Data collection and processing is a significant bottleneck. Fig. 2 shows an operator marketing portal that is built for marketing staff, managers, and technical support staff at all levels. The portal provides daily and monthly statistical reports on data flow, revenue, subscriber development, warnings, and summary tree structure. The amount of data added each month can reach up to 4 TB. Usually, it takes 26 hours to analyze 4 TB of data using a traditional method that is inefficient and cannot adequately deal with system expansion. However, when parallel distributed processing is used, only two hours are needed for analysis and reporting. These technologies allow good system scalability and availability so that deadlines for statistical reports can be met.
● Personalized recommendations
Operators recommend services and applications according to user preferences. In applications such as Appstore and IPTV, large amounts of structured and unstructured data are handled in real time, and big data technology is key to service-recommendation systems. An IPTV program recommendation system involves analyzing not only user logs, comments, and rating but also relevant videos and comments obtained from the internet using a web crawler. Technologies that can be used for personalized recommendations include parallel computing framework; distributed file systems; text classification, clustering, and correlation algorithm; and intelligent analysis algorithms such as text abstract extraction, semantic analysis, and text mining.

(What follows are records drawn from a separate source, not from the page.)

--- src/cache_pkg.sv ---
package cache_pkg;

    // cache geometry
    localparam int num_ways       = 2;
    localparam int num_sets       = 256;
    localparam int words_per_line = 4;

    typedef logic [7:0]  index_t;
    typedef logic [19:0] tag_t;
    typedef logic [3:0]  offset_t;  // byte offset in line, [3:2] picks the word

    typedef enum logic {
        op_read  = 1'b0,
        op_write = 1'b1
    } op_e;

    typedef struct packed {
        op_e         op;
        index_t      index;
        tag_t        tag;
        offset_t     offset;
        logic [3:0]  wstrb;
        logic [31:0] wdata;
    } cpu_req_t;

    // one-hot main FSM
    typedef enum logic [4:0] {
        st_idle    = 5'b00001,
        st_lookup  = 5'b00010,
        st_miss    = 5'b00100,
        st_replace = 5'b01000,
        st_refill  = 5'b10000
    } main_state_e;

    typedef struct packed {
        tag_t tag;
        logic valid;
    } tagv_t;

    typedef struct packed {
        logic [num_ways-1:0] way_hit;
        logic                hit;
        logic                hit_way;
        logic                victim_valid;
        logic                victim_dirty;
        tag_t                victim_tag;
    } lookup_res_t;

endpackage

--- src/mem_bus_pkg.sv ---
package mem_bus_pkg;

    // word 0 sits in bits [31:0]
    typedef logic [3:0][31:0] line_t;

    // memory side only ever sees line aligned addresses
    typedef struct packed {
        cache_pkg::tag_t   tag;
        cache_pkg::index_t index;
        logic [3:0]        pad;    // always zero
    } line_addr_t;

    typedef logic [1:0] beat_t;    // refill beat number

endpackage
$ cat src/cache_pkg.sv
package cache_pkg;

    // cache geometry
    localparam int num_ways       = 2;
    localparam int num_sets       = 256;
    localparam int words_per_line = 4;

    typedef logic [7:0]  index_t;
    typedef logic [19:0] tag_t;
    typedef logic [3:0]  offset_t;  // byte offset in line, [3:2] picks the word

    typedef enum logic {
        op_read  = 1'b0,
        op_write = 1'b1
    } op_e;

    typedef struct packed {
        op_e         op;
        index_t      index;
        tag_t        tag;
        offset_t     offset;
        logic [3:0]  wstrb;
        logic [31:0] wdata;
    } cpu_req_t;

    // one-hot main FSM
    typedef enum logic [4:0] {
        st_idle    = 5'b00001,
        st_lookup  = 5'b00010,
        st_miss    = 5'b00100,
        st_replace = 5'b01000,
        st_refill  = 5'b10000
    } main_state_e;

    typedef struct packed {
        tag_t tag;
        logic valid;
    } tagv_t;

    typedef struct packed {
        logic [num_ways-1:0] way_hit;
        logic                hit;
        logic                hit_way;
        logic                victim_valid;
        logic                victim_dirty;
        tag_t                victim_tag;
    } lookup_res_t;

endpackage

$ cat src/mem_bus_pkg.sv
package mem_bus_pkg;

    // word 0 sits in bits [31:0]
    typedef logic [3:0][31:0] line_t;

    // memory side only ever sees line aligned addresses
    typedef struct packed {
        cache_pkg::tag_t   tag;
        cache_pkg::index_t index;
        logic [3:0]        pad;    // always zero
    } line_addr_t;

    typedef logic [1:0] beat_t;    // refill beat number

endpackage

$ cat src/miss_ctrl.sv
module miss_ctrl #(
    parameter logic [7:0] lfsr_seed = 8'h01
) (
    input  logic                                 clk,
    input  logic                                 resetn,
    input  logic                                 valid,
    input  logic                                 addr_ok,
    input  cache_pkg::cpu_req_t                  buf_req,
    input  cache_pkg::lookup_res_t               lres,
    input  logic [31:0]                          hit_rdata,
    input  logic                                 rd_rdy,
    input  logic                                 ret_valid,
    input  logic                                 ret_last,
    input  logic [31:0]                          ret_data,
    input  logic                                 wr_rdy,
    input  mem_bus_pkg::line_t                   victim_line,
    output cache_pkg::main_state_e               state,
    output logic                                 victim_way,
    output logic [cache_pkg::words_per_line-1:0] refill_wen,
    output logic [31:0]                          refill_wdata,
    output logic                                 tag_wen,
    output logic                                 data_ok,
    output logic [31:0]                          rdata,
    output logic                                 rd_req,
    output mem_bus_pkg::line_addr_t              rd_addr,
    output logic                                 wr_req,
    output mem_bus_pkg::line_addr_t              wr_addr,
    output mem_bus_pkg::line_t                   wr_data
);

    cache_pkg::main_state_e next_state;
    logic [7:0]             lfsr;
    mem_bus_pkg::beat_t     beat;
    logic                   first_replace;
    logic                   beat_in;
    logic                   last_beat;
    logic                   crit_beat;
    logic                   is_store;
    logic [31:0]            wmask;

    assign is_store  = buf_req.op == cache_pkg::op_write;
    assign beat_in   = state == cache_pkg::st_refill && ret_valid;
    assign last_beat = beat_in && ret_last;
    assign crit_beat = beat_in && beat == buf_req.offset[3:2];  // the word the cpu asked for

    always_ff @(posedge clk) begin
        if (!resetn) begin
            state <= cache_pkg::st_idle;
        end else begin
            state <= next_state;
        end
    end

    always_comb begin
        case (state)
            cache_pkg::st_idle:
                next_state = (valid && addr_ok) ? cache_pkg::st_lookup : cache_pkg::st_idle;
            cache_pkg::st_lookup:
                if (valid && addr_ok) begin
                    next_state = cache_pkg::st_lookup;
                end else if (lres.hit) begin
                    next_state = cache_pkg::st_idle;
                end else begin
                    next_state = cache_pkg::st_miss;
                end
            cache_pkg::st_miss:
                next_state = wr_rdy ? cache_pkg::st_replace : cache_pkg::st_miss;
            cache_pkg::st_replace:
                next_state = rd_rdy ? cache_pkg::st_refill : cache_pkg::st_replace;
            cache_pkg::st_refill:
                next_state = last_beat ? cache_pkg::st_idle : cache_pkg::st_refill;
            default:
                next_state = cache_pkg::st_idle;
        endcase
    end

    always_ff @(posedge clk) begin
        if (!resetn) begin
            lfsr          <= lfsr_seed;
            beat          <= '0;
            first_replace <= 1'b0;
        end else begin
            if (last_beat) begin
                lfsr <= {lfsr[6:0], lfsr[7] ^ lfsr[5] ^ lfsr[4] ^ lfsr[3]};
            end
            if (beat_in) begin
                beat <= ret_last ? '0 : beat + 2'd1;
            end
            first_replace <= state == cache_pkg::st_miss && wr_rdy;
        end
    end

    assign victim_way = lfsr[0];

    // write-back of the victim, only when it holds modified data
    assign wr_req  = first_replace && lres.victim_valid && lres.victim_dirty;
    assign wr_addr = '{tag: lres.victim_tag, index: buf_req.index, pad: 4'h0};
    assign wr_data = victim_line;

    assign rd_req  = state == cache_pkg::st_replace;
    assign rd_addr = '{tag: buf_req.tag, index: buf_req.index, pad: 4'h0};

    always_comb begin
        for (int i = 0; i < 4; i++) begin
            wmask[8*i +: 8] = {8{buf_req.wstrb[i]}};
        end
        for (int b = 0; b < cache_pkg::words_per_line; b++) begin
            refill_wen[b] = beat_in && beat == b;
        end
    end

    // store data lands on top of the returned word
    assign refill_wdata = (crit_beat && is_store) ? (buf_req.wdata & wmask) | (ret_data & ~wmask)
                                                  : ret_data;
    assign tag_wen      = last_beat;

    assign data_ok = (state == cache_pkg::st_lookup && (lres.hit || is_store))
                     || (crit_beat && !is_store);
    assign rdata   = (state == cache_pkg::st_lookup) ? hit_rdata : ret_data;

endmodule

● Data as a service (DaaS)
The heaviest traffic in mobile internet sector is video data. With the development of social networks, mobile payment, and internet of things, the real economy and virtual world are much more intermingled, and the value of data continues to rise. Telecom operators can obtain valuable information by analyzing user profile, location, terminal status, call record, and web log. The information belongs exclusively to the operators and can be provided to third parties such as SPs/CPs, research institutions, and enterprises. Operators can offer companies and public sector bodies analytical insights based on real-time, location-based data service. Mapping the movement of crowds can also help with city and transportation planning and can help retailers with promotions and choosing store locations. When providing these data services, user privacy protection and legal permission need to be considered.
There has been a surge of big data, and the industry is optimistic about its future prospects. As mobile internet develops rapidly, big data will certainly bring great opportunities to telecom operators.